Phil Gramm had the outrageously poor taste to blurt that the bad economy from which his own wealth and connections insulate him is merely a “mental recession” and that we’re nothing but a bunch of whiners to dare complain about it. The story’s faded by now, yet another McCain campaign oopsie that got a once-over-lightly from the media, but I think it’s worth revisiting, especially as a further meltdown metaphor. Choice words from this modern Marie Antoinette who, during his own Senate career, pushed legislation that made the Enron and sub-prime mortgage messes possible, and allowed corporate tax cheats to dodge accountability in hush-hush offshore banking havens. Phil Gramm may have had to resign the campaign in disgrace, but it wouldn’t surprise me if he’s still exerting influence under the radar. I doubt whether John McCain would deep-six a friendship considered that strong, long-running, or key.
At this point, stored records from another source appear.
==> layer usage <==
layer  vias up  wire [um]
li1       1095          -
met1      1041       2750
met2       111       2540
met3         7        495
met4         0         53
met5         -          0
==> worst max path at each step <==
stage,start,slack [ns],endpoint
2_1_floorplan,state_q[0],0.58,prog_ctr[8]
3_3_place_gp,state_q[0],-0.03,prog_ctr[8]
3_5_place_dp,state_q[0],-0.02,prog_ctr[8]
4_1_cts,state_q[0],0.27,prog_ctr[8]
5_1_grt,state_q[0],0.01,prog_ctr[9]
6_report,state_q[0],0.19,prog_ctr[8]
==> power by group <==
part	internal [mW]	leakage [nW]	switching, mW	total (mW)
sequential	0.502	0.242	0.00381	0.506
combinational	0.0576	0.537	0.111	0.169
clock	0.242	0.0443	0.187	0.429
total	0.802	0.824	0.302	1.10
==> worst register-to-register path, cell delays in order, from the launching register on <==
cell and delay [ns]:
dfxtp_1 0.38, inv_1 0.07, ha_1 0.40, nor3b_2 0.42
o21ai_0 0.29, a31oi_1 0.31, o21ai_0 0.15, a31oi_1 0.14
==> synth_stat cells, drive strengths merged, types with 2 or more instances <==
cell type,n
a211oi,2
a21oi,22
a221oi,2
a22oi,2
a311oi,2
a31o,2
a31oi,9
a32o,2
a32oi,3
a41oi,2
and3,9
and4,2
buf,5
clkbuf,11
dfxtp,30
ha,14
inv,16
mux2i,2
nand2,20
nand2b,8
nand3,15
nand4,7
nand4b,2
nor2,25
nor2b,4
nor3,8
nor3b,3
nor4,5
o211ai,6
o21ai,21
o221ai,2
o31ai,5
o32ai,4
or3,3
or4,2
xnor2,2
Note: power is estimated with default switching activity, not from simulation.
==> src/rtl/ascon_block_buffer.sv <==
// rtl/ascon_block_buffer.sv - collects input words into padded rate blocks for the permutation
import ascon_aead128_pkg::*;

module ascon_block_buffer #(
    parameter int WORD_W = 32,
    parameter int WORDS  = 4
) (
    input  logic                                   clk,
    input  logic                                   rst,
    input  logic                                   clr,
    input  logic                                   in_valid,
    output logic                                   in_ready,
    input  logic [WORD_W-1:0]                      in_data,
    input  logic [$clog2(WORD_W/8+1)-1:0]          in_bytes,
    input  logic                                   in_last,
    output logic                                   out_valid,
    input  logic                                   out_ready,
    output logic [WORD_W*WORDS-1:0]                out_data,
    output logic [$clog2(WORD_W*WORDS/8+1)-1:0]    out_bytes,
    output logic                                   out_last
);

    localparam int NBYTES = WORD_W / 8;
    localparam int OB_W   = $clog2(WORD_W*WORDS/8 + 1);
    localparam int CW     = (WORDS > 1) ? $clog2(WORDS) : 1;
    localparam logic [CW-1:0] LAST_SLOT = CW'(WORDS - 1);

    buf_state_t        state;
    logic [CW-1:0]     wcnt;
    logic              pad_pending;
    logic              accept;
    logic              block_done;
    logic              full_final;
    logic [OB_W-1:0]   fill_bytes;
    logic [WORD_W-1:0] padded;
    logic              to_extra;
    logic              slot_clr;

    assign in_ready   = (state == FILL) && !clr;
    assign out_valid  = (state == HOLD) || (state == EXTRA);
    assign accept     = in_valid && in_ready;
    assign block_done = in_last || (wcnt == LAST_SLOT);
    assign full_final = in_last && (wcnt == LAST_SLOT) && (in_bytes == ($clog2(NBYTES+1))'(NBYTES));
    assign fill_bytes = OB_W'(NBYTES) * OB_W'(wcnt)
                      + (in_last ? OB_W'(in_bytes) : OB_W'(NBYTES));
    assign to_extra   = (state == HOLD) && out_ready && pad_pending && !clr;
    assign slot_clr   = clr
                      || ((state == HOLD) && out_ready && !pad_pending)
                      || ((state == EXTRA) && out_ready);

    word_pad #(.WORD_W(WORD_W)) u_pad (
        .word   (in_data),
        .nbytes (in_bytes),
        .last   (in_last),
        .padded (padded)
    );

    for (genvar k = 0; k < WORDS; k++) begin : g_slot
        logic              en;
        logic [WORD_W-1:0] d;
        logic [WORD_W-1:0] q;

        // The padding-only block reuses the slots: pad byte in slot 0, zeros elsewhere.
        assign en = (accept && (wcnt == CW'(k))) || to_extra;
        assign d  = to_extra ? ((k == 0) ? WORD_W'(PAD_BYTE) : '0) : padded;

        data_reg #(.WIDTH(WORD_W)) u_reg (
            .clk (clk),
            .rst (rst),
            .clr (slot_clr),
            .en  (en),
            .d   (d),
            .q   (q)
        );

        assign out_data[WORD_W*k +: WORD_W] = q;
    end

    // Block sequencing: fill slots, hold the block, then optionally emit the pad-only block.
    always_ff @(posedge clk or negedge rst) begin
        if (!rst) begin
            state       <= FILL;
            wcnt        <= '0;
            pad_pending <= 1'b0;
            out_bytes   <= '0;
            out_last    <= 1'b0;
        end else if (clr) begin
            state       <= FILL;
            wcnt        <= '0;
            pad_pending <= 1'b0;
            out_bytes   <= '0;
            out_last    <= 1'b0;
        end else begin
            case (state)
                FILL: begin
                    if (accept) begin
                        if (block_done) begin
                            state       <= HOLD;
                            out_bytes   <= fill_bytes;
                            pad_pending <= full_final;
                            out_last    <= in_last && !full_final;
                        end else begin
                            wcnt <= wcnt + 1'b1;
                        end
                    end
                end
                HOLD: begin
                    if (out_ready) begin
                        wcnt        <= '0;
                        pad_pending <= 1'b0;
                        if (pad_pending) begin
                            state     <= EXTRA;
                            out_bytes <= '0;
                            out_last  <= 1'b1;
                        end else begin
                            state     <= FILL;
                            out_bytes <= '0;
                            out_last  <= 1'b0;
                        end
                    end
                end
                EXTRA: begin
                    if (out_ready) begin
                        state     <= FILL;
                        wcnt      <= '0;
                        out_bytes <= '0;
                        out_last  <= 1'b0;
                    end
                end
                default: begin
                    state <= FILL;
                    wcnt  <= '0;
                end
            endcase
        end
    end

endmodule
The Phil Gramm IGMFU fiasco should stick in our minds throughout the rest of the campaign – and even beyond – every bit as much as the now-empty McCain claim to exclusive ownership of the Iraq/national security issue. It’s just one more thing about which McCain himself and his entire party are just plain wrong.
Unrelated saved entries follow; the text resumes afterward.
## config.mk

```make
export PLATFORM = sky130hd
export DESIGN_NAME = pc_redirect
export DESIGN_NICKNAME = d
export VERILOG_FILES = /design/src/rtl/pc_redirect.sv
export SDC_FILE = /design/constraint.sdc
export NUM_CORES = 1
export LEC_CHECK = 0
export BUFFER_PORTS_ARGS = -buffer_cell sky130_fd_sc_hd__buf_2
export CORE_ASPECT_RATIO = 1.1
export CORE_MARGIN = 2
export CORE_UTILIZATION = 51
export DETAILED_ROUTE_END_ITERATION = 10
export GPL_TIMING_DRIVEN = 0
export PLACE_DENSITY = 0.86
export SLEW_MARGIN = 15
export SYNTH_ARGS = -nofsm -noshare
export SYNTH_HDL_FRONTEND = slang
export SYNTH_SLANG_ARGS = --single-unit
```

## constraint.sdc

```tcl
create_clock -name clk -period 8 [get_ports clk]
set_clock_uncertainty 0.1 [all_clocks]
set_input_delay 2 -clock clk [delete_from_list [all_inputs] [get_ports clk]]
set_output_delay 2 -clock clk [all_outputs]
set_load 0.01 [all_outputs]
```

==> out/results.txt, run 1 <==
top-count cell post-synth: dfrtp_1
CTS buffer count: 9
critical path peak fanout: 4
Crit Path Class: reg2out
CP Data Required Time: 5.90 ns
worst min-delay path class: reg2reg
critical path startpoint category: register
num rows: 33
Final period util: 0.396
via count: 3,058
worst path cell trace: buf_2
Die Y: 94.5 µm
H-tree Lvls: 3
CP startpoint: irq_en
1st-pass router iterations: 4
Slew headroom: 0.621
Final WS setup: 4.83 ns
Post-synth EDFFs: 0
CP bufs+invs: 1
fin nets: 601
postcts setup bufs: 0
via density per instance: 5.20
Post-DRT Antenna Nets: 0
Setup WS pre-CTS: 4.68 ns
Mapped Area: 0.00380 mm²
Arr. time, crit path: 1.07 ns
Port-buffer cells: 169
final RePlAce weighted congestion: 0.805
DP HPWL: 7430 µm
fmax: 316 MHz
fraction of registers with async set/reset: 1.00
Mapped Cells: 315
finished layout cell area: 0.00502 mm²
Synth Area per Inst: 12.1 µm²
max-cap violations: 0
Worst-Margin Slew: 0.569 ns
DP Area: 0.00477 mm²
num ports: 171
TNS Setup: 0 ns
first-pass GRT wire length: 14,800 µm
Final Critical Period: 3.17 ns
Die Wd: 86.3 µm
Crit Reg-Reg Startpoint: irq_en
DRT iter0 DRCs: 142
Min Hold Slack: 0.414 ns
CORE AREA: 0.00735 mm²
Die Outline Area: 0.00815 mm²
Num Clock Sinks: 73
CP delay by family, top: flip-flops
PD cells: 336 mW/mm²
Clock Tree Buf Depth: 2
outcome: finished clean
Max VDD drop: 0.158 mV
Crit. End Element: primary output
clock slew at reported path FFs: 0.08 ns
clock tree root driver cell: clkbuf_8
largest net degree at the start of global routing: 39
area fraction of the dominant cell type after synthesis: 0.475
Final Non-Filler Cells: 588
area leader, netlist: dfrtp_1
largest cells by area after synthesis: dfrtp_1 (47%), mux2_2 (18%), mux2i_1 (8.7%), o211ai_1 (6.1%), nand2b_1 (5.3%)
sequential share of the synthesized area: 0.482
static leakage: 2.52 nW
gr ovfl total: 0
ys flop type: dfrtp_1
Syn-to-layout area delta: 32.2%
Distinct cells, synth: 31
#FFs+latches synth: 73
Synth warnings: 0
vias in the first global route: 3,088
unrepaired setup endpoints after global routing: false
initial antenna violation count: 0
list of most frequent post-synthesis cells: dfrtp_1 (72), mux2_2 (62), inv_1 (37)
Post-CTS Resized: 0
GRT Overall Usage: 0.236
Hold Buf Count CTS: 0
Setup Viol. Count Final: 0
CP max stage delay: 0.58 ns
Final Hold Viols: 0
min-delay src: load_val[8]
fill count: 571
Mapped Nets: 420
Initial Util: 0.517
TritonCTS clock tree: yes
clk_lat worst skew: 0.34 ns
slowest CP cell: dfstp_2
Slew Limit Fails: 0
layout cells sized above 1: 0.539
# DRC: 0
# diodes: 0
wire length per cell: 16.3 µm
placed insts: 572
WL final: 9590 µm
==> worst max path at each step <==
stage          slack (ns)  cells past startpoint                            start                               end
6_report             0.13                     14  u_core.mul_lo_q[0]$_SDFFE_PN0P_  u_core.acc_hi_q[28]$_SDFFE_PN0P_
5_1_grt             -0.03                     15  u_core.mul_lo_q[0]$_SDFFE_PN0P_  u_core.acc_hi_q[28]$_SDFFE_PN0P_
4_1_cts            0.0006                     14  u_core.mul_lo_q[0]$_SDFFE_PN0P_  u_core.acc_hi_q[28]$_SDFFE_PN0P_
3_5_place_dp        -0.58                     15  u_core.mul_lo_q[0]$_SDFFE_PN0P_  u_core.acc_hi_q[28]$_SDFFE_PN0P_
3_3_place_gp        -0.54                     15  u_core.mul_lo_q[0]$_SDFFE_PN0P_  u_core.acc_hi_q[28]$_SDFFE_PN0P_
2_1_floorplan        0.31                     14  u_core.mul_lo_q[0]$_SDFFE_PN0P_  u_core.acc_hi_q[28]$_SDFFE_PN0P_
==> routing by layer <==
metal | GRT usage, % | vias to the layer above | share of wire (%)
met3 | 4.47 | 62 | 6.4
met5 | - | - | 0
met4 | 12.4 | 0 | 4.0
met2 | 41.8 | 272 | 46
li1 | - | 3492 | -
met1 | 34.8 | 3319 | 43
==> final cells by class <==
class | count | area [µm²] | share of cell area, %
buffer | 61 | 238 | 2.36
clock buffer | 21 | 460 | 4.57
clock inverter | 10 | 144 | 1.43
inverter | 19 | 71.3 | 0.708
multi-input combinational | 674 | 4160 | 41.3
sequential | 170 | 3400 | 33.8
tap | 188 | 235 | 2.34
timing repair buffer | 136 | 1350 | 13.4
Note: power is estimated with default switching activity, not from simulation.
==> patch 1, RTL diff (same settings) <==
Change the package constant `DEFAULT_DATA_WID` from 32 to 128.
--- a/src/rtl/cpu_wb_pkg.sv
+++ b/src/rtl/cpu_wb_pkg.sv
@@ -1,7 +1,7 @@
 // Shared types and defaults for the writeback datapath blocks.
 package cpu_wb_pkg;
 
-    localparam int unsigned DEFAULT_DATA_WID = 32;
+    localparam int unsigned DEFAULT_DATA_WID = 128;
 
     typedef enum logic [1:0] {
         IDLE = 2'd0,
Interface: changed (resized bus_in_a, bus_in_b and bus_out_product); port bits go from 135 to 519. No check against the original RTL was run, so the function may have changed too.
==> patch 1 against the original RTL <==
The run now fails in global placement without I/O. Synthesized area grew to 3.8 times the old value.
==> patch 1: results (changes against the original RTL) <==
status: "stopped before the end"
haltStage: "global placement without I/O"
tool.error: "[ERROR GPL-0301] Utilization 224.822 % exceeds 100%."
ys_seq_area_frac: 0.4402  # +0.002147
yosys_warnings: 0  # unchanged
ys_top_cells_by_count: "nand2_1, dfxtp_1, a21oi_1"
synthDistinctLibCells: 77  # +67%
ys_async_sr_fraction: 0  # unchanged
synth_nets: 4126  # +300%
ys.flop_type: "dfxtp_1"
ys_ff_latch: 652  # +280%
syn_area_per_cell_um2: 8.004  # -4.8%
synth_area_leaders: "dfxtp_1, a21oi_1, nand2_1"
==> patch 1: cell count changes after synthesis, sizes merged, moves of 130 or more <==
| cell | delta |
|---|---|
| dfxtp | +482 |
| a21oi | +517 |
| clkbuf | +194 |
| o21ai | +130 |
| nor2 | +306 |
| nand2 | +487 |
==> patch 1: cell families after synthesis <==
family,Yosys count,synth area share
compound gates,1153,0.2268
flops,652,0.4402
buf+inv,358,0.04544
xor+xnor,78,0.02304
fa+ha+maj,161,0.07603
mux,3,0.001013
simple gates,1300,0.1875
$ cat src/rtl/pipe_hazard_unit.sv
// ID-stage hazard/forwarding control with a one-entry multiply/divide scoreboard.
// Optional stall-cycle counter is built only when HAZ_STALL_CNT_EN is defined.
module pipe_hazard_unit #(
    parameter int REG_AW = 5,
    parameter int NRD    = 2,
    parameter int MD_LAT = 4
) (
    input  logic                  clock,
    input  logic                  resetn,
    input  logic [NRD*REG_AW-1:0] d_rs,
    input  logic [NRD-1:0]        d_ruse,
    input  logic [REG_AW-1:0]     d_wn,
    input  logic                  d_wreg,
    input  logic                  d_md,
    input  logic                  d_flush,
    input  logic [REG_AW-1:0]     e_rn,
    input  logic [REG_AW-1:0]     m_rn,
    input  logic                  e_wreg,
    input  logic                  m_wreg,
    input  logic                  e_m2reg,
    input  logic                  m_m2reg,
    output logic [NRD*2-1:0]      fwd,
    output logic                  wpcir,
    output logic                  dbubble,
    output logic                  md_busy,
    output logic [REG_AW-1:0]     md_rn,
    output logic                  md_wb,
    output logic [31:0]           stall_cnt
);

    localparam int CW = (MD_LAT > 1) ? $clog2(MD_LAT) : 1;

    localparam logic [0:0] ST_IDLE = 1'b0;
    localparam logic [0:0] ST_BUSY = 1'b1;

    logic [0:0]        state_q, state_d;
    logic [CW-1:0]     cnt_q, cnt_d;
    logic [REG_AW-1:0] md_rn_q, md_rn_d;

    logic              e_live, m_live, md_live;
    logic [NRD-1:0]    e_hit, m_hit, md_hit;
    logic              loaduse, md_raw, md_waw, md_struct;
    logic              issue;

    // Register 0 is hardwired, so a write to it is never a producer.
    assign e_live  = e_wreg & (|e_rn);
    assign m_live  = m_wreg & (|m_rn);
    assign md_live = md_busy & (|md_rn_q);

    always_comb begin
        e_hit  = '0;
        m_hit  = '0;
        md_hit = '0;
        for (int i = 0; i < NRD; i++) begin
            e_hit[i]  = d_ruse[i] & e_live  & (d_rs[i*REG_AW +: REG_AW] == e_rn);
            m_hit[i]  = d_ruse[i] & m_live  & (d_rs[i*REG_AW +: REG_AW] == m_rn);
            md_hit[i] = d_ruse[i] & md_live & (d_rs[i*REG_AW +: REG_AW] == md_rn_q);
        end
    end

    // Youngest producer wins; a load still in E cannot forward and falls through.
    always_comb begin
        fwd = '0;
        for (int i = 0; i < NRD; i++) begin
            if (e_hit[i] & ~e_m2reg)
                fwd[2*i +: 2] = 2'b01;
            else if (m_hit[i] & ~m_m2reg)
                fwd[2*i +: 2] = 2'b10;
            else if (m_hit[i])
                fwd[2*i +: 2] = 2'b11;
            else
                fwd[2*i +: 2] = 2'b00;
        end
    end

    assign loaduse   = (|e_hit) & e_m2reg;
    assign md_raw    = |md_hit;
    assign md_waw    = md_live & d_wreg & (d_wn == md_rn_q);
    assign md_struct = md_busy & d_md;

    assign wpcir   = ~(loaduse | md_raw | md_waw | md_struct);
    assign dbubble = ~wpcir | d_flush;

    assign md_busy = (state_q == ST_BUSY);
    assign md_wb   = md_busy & (cnt_q == '0);
    assign md_rn   = md_rn_q;
    assign issue   = d_md & d_wreg & wpcir & ~d_flush;

    always_comb begin
        state_d = state_q;
        cnt_d   = cnt_q;
        md_rn_d = md_rn_q;
        case (state_q)
            ST_IDLE: begin
                if (issue) begin
                    state_d = ST_BUSY;
                    cnt_d   = CW'(MD_LAT - 1);
                    md_rn_d = d_wn;
                end
            end
            ST_BUSY: begin
                if (cnt_q == '0)
                    state_d = ST_IDLE;
                else
                    cnt_d = cnt_q - 1'b1;
            end
            default: state_d = ST_IDLE;
        endcase
    end

    always_ff @(posedge clock or negedge resetn) begin
        if (!resetn) begin
            state_q <= ST_IDLE;
            cnt_q   <= '0;
            md_rn_q <= '0;
        end else begin
            state_q <= state_d;
            cnt_q   <= cnt_d;
            md_rn_q <= md_rn_d;
        end
    end

`ifdef HAZ_STALL_CNT_EN
    logic [31:0] stall_cnt_q;

    always_ff @(posedge clock or negedge resetn) begin
        if (!resetn)
            stall_cnt_q <= '0;
        else if (!wpcir)
            stall_cnt_q <= stall_cnt_q + 32'd1;
    end

    assign stall_cnt = stall_cnt_q;
`else
    assign stall_cnt = '0;
`endif

endmodule

$ cat config.mk
export PLATFORM = sky130hd
export DESIGN_NAME = pipe_hazard_unit
export DESIGN_NICKNAME = d
export VERILOG_FILES = /design/src/rtl/pipe_hazard_unit.sv
export SDC_FILE = /design/constraint.sdc
export NUM_CORES = 1
export LEC_CHECK = 0
export BUFFER_PORTS_ARGS = -buffer_cell sky130_fd_sc_hd__buf_2
export CAP_MARGIN = 20
export CORE_ASPECT_RATIO = 1.25
export CORE_MARGIN = 8
export CORE_UTILIZATION = 42
export CTS_BUF_LIST = sky130_fd_sc_hd__clkbuf_16
export DETAILED_ROUTE_END_ITERATION = 16
export HOLD_SLACK_MARGIN = 0.15
export PLACE_DENSITY = 0.89
export SLEW_MARGIN = 15
export SYNTH_ARGS = -nofsm -noshare
export SYNTH_HDL_FRONTEND = slang
export SYNTH_SLANG_ARGS = --single-unit
$ cat constraint.sdc
create_clock -name clock -period 2.2 [get_ports clock]
set_input_delay 0.22 -clock clock [delete_from_list [all_inputs] [get_ports clock]]
set_output_delay 0.22 -clock clock [all_outputs]
set_load 0.02 [all_outputs]
After elaboration in Yosys (flattened, before gate mapping) --
Cells that the tools add are included.
Storage, ports and cells: bits of input ports 36, output and inout port bits 45, word-level logic and storage cells 69, flip-flop bits (word level) 8
Operators by class: reduce and logical (&&, ||, !) cells 8, muxes and demuxes 12, add/sub/neg operators 1, eq/ne operators 9, bitwise gates (word level) 36
Operator list (number):
- $eq 5x5->1 | 7
- $and 1x1->1 | 27
- $mux 2 | 8
- $reduce_or 5->1 | 3
- $not 1->1 | 5
- $ne 2x2->1 const B | 2
- $or 1x1->1 | 4
- $pmux 2 s2 | 1
- $reduce_and 2->1 | 2
- $reduce_or 2->1 | 2
- $logic_not 2->1 | 1
- $mux 1 | 2
- $pmux 1 s2 | 1
- $sub 2x1->2 const B | 1

Depth between registers and ports, before layout --
depth after elaboration 14, gate-level depth with buffers 7, gate-level depth less buffers 6

Worst setup path before layout --
OpenSTA, ideal clock, no wires.
path kind register to output, start point register md_rn_q[0] (netlist: md_rn[0]), end point output port dbubble, arrival 1.814 ns, slack 0.166 ns, data required time 1.980 ns, stages on the path, launching flop included 6, path buffers 1, cell sequence dfrtp_1 > clkbuf_1 > or4_1 > o31ai_1 > a31oi_1 > or3_1
Between the ends: cells in the longest elaborated chain, start to end 9, elaborated cells between the ends (all ways) 16, classes of those cells eq/ne: 3; bitwise: 11; reduce/logical: 2
RTL lines:
- from (decl) | line 38 | logic [REG_AW-1:0] md_rn_q, md_rn_d;
- from (signal assigned) | line 119 | md_rn_q <= md_rn_d;
- $reduce_or 5->1 | line 48 | assign md_live = md_busy & (|md_rn_q);
- $and 1x1->1 | line 48
- $and 1x1->1 (2 in a row) | line 57 | md_hit[i] = d_ruse[i] & md_live & (d_rs[i*REG_AW +: REG_AW] == md_rn_q);
- $reduce_or 2->1 | line 77 | assign md_raw = |md_hit;
- $or 1x1->1 | line 81 | assign wpcir = ~(loaduse | md_raw | md_waw | md_struct);
- $or 1x1->1 (*) (2 in a row) | line 81
- $or 1x1->1 (*) | line 82 | assign dbubble = ~wpcir | d_flush;
- to (decl) | line 24 | output logic dbubble,
Mark *: on every way between the ends. The rest lies on a longest branch, timed or not.

Final worst setup path --
start point register md_rn_q[3] (netlist: md_rn[3]), end point output port dbubble
Same word-level chain as after synthesis.

==> results.sh <==
export IMPL_muxShareOfSynthArea_pct=0
export IMPL_synth_top_area_cell="buf_4"
export IMPL_cts_buffer_depth=2
export IMPL_routed_wl_mm=3.45
export IMPL_holdWs_ns=0.271
export IMPL_start_kind="flop"
export IMPL_final_cell_mix="48 x buf_2, 32 x conb_1, 26 x xor2_1"
export IMPL_vias_per_cell=4.83
export IMPL_synth_top_family_by_area="XOR/XNOR gates"
export IMPL_routedWlPerCell_um=14.7
export IMPL_die_height_um=75.4
export IMPL_drcViolationCount=0
export IMPL_antenna_found_initial=0
export IMPL_ys_seq_area_share_pct=16.9
export IMPL_finalCriticalPeriod_ns=2.11
export IMPL_diodes=0
export IMPL_die_x_um=63.6
export IMPL_cts_made_buffers=3
export IMPL_vias=1135
export IMPL_grt_max_degree=10
export IMPL_ys_types=29
export IMPL_synth_simple_area_share_pct=18.2
export IMPL_skew_ns=0.000337
export IMPL_hold_viol=0
export IMPL_worstPathArrival_ns=1.89
export IMPL_final_util_pct=53.8
export IMPL_io_buffers=48
export IMPL_status="completed"
export IMPL_dr_pass1_iters=4
export IMPL_syn_avg_cell_area_um2=7.81
export IMPL_synth_compound_area_share_pct=13.0
export IMPL_clock_latency_ns=0.23
export IMPL_rows=21
export IMPL_cts_root_buf="clkbuf_16"
export IMPL_ys_top_cells_by_area="buf_4 20%, xor2_1 19%, dfrtp_1 17%"
export IMPL_p_per_area_nw_per_um2=890
export IMPL_ys_warn_count=0
export IMPL_ys_seq_elements=8
export IMPL_drive_above_1_share_pct=29.9
export IMPL_end_kind="output port"
export IMPL_worstPathRequired_ns=1.98
export IMPL_ios=81
export IMPL_final_setup_viol_count=0
export IMPL_cts_tree="done"
export IMPL_vdd_drop_max_mv=0.662
export IMPL_cap_violations=0
export IMPL_dp_hpwl_mm=2.98
export IMPL_die_area_um2=4790
export IMPL_synth_area_um2=1190
export IMPL_synthAdderAreaFrac_pct=1.05
export IMPL_final_common_cell="buf_2"
export IMPL_syn_inst=152
export IMPL_grt_pass1_wl_mm=5.65
export IMPL_fin_crit_sh_pct=96.1
export IMPL_path_clk_slew_ns=0.04
export IMPL_fin_setup_tns_ns=0
export IMPL_htreeDepth=1
export IMPL_area_growth_pct=21.4
export IMPL_grt_pass1_vias=1307
export IMPL_critPathMaxFanout=7
export IMPL_synthXorXnorAreaFrac_pct=26.6
export IMPL_drtIter0Drc=43
export IMPL_grt_use_total_pct=14.2
export IMPL_floorplan_initialDensity_pct=44.3
export IMPL_fmax_ghz=0.473
export IMPL_fillerInstances=282
export IMPL_min_path_type="in -> reg"
export IMPL_rsz0062_at_grt="no"
export IMPL_fin_nets=240
export IMPL_drv_slew=0
export IMPL_clkSinkCount=8
export IMPL_synth_top_area_share_pct=20.2
export IMPL_gp_congestion=0.908
export IMPL_p_leak_uw=0.000745
export IMPL_critPathKind="reg -> out"
export IMPL_grt_ovfl_total=0
export IMPL_fp_coreArea_um2=2680
export IMPL_detail_route_antenna_nets=0
where the power goes:
| group | switching, uW | total [uW] | internal, uW |
|---|---|---|---|
| registers | 87.2 | 307 | 220 |
| clock network | 68.2 | 302 | 234 |
| logic | 401 | 674 | 273 |
cell families (layout without fill, tap and decap cells):
kind of cell,after synthesis,count (layout)
flip-flops,8,8
buffers and inverters,42,60
adder cells (fa/ha/maj),1,1
XOR/XNOR,36,36
AO/OA/AOI/OAI,22,22
AND/OR/NAND/NOR,42,42
other,1,32
metal layers:
| metal | share of wire (%) | global-route usage [%] | vias to the layer above |
|---|---|---|---|
| li1 | - | - | 548 |
| met1 | 40 | 15.1 | 513 |
| met2 | 49 | 25.2 | 65 |
| met3 | 8.9 | 5.59 | 9 |
| met4 | 2.1 | 5.46 | 0 |
| met5 | 0 | 0 | - |
synthesized netlist by cell type (all sizes together):
cell and instances:
a21oi 1, o21a 1, nand2 10, and3 2
nor4 6, nor2 7, nand2b 1, conb 1
o31ai 2, buf 33, inv 3, clkbuf 6
nand3 5, nand4 1, nor3 3, or3 1
a31oi 2, xor2 26, a21o 2, ha 1
or4 3, o21ai 4, dfrtp 8, o211ai 10
xnor2 10, and2 3
layout make-up:
type                    count  area (um2)  area share (%)
clock buffers               3        75.1            5.21
inverters                   3        11.3           0.781
multi-input cells         133         823            57.1
flip-flops and latches      8         201            14.0
well taps                  34        42.5            2.95
repair buffers             54         288            20.0
worst max-delay path, stage by stage, from the launching register on:
cell and delay, ns:
dfrtp_1 0.47, or4_1 0.46, o31ai_2 0.19, a31oi_1 0.07, or3_1 0.30, buf_2 0.16
path summary, 6_finish.rpt:
| path | from | endpoint | slack [ns] | cells past startpoint |
|---|---|---|---|---|
| worst max-delay path | md_rn[3] | dbubble | 0.09 | 5 |
| worst min-delay path | d_wn[4] | md_rn[4] | 0.27 | 3 |
| worst max register to register | md_busy | md_rn[3] | 0.96 | 4 |
| worst min register to register | cnt_q[0] | cnt_q[0] | 0.46 | 1 |
| max in group asynchronous | resetn | md_rn[1] | 1.66 | 2 |
| min in group asynchronous | resetn | cnt_q[1] | 0.36 | 2 |
metrics by stage:
stage | std cells | setup slack (ns) | area (um2) | power [uW]
floorplan | 183 | 0.166 | 1300 | 789
global placement | 230 | 0.254 | 1340 | 931
detailed placement | 230 | 0.214 | 1340 | 955
CTS | 234 | 0.00927 | 1430 | 1280
global route | 235 | 0.0125 | 1440 | 1380
finish | 235 | 0.0853 | 1440 | 1280
registers in the layout, summed over array words and instances, names as in the netlist:
name,count
md_busy,1
cnt_q,2
md_rn,5
repair_timing:
action,4_1_cts,5_1_grt
hold endpoints to repair,8,0
hold buffers,1,0
endpoints found under the setup margin,1,1
setup buffers,0,1
resized for setup,2,0
(Power assumes the default switching activity.)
On the war, their dearly-held My-Way-or-the-Highway arrogance and American-brand democracy forced on other sovereign nations at gunpoint by rich old white men nursing John Wayne complexes all are now exposed as little more than castles built on sand. On the economy, it’s We’ve-Got-Ours and the rest of you can just shut up and stop complaining, and try to work out your own fabulous golden parachute crony deals like we did. If you can’t, well, tough luck, Chuck. Be sure to write when you find work. And don’t forget – Free Market!!! Free Market!!! That, and a dime, will get you a few minutes at a parking meter anymore.
Thankfully, I think, America seems to be waking up and catching on. Neither the lust for empire because “our oil is under their sand” nor robber-baron economics work for the vast majority of us any longer. Never mind that we’ve been preached this gospel ever since the Reagan era – that cutting back government is good, that taxes are a nuisance instead of a shared civic obligation for the betterment of the common good, and that big business should be liberated from all those pesky regulations that keep them fairly honest and prevent their running amok. Furthermore, we’ve been told for years that public money is far better spent buying and building more destruction delivery systems than any adversary (or even we ourselves) could afford. Our people may be sick, homeless and starving, but by Jove we’ll still be able to blow you to smithereens!
It doesn’t work anymore. The World According to John McCain doesn’t work anymore. The World According to the GOP doesn’t work anymore. No wonder so many millions of Americans have warmed to the idea of a change from years of that. It’s a meltdown that may lead ultimately to defeat for the McCain campaign. But it’s a welcome thaw from a very long, harsh, and heartless deep freeze for the rest of us.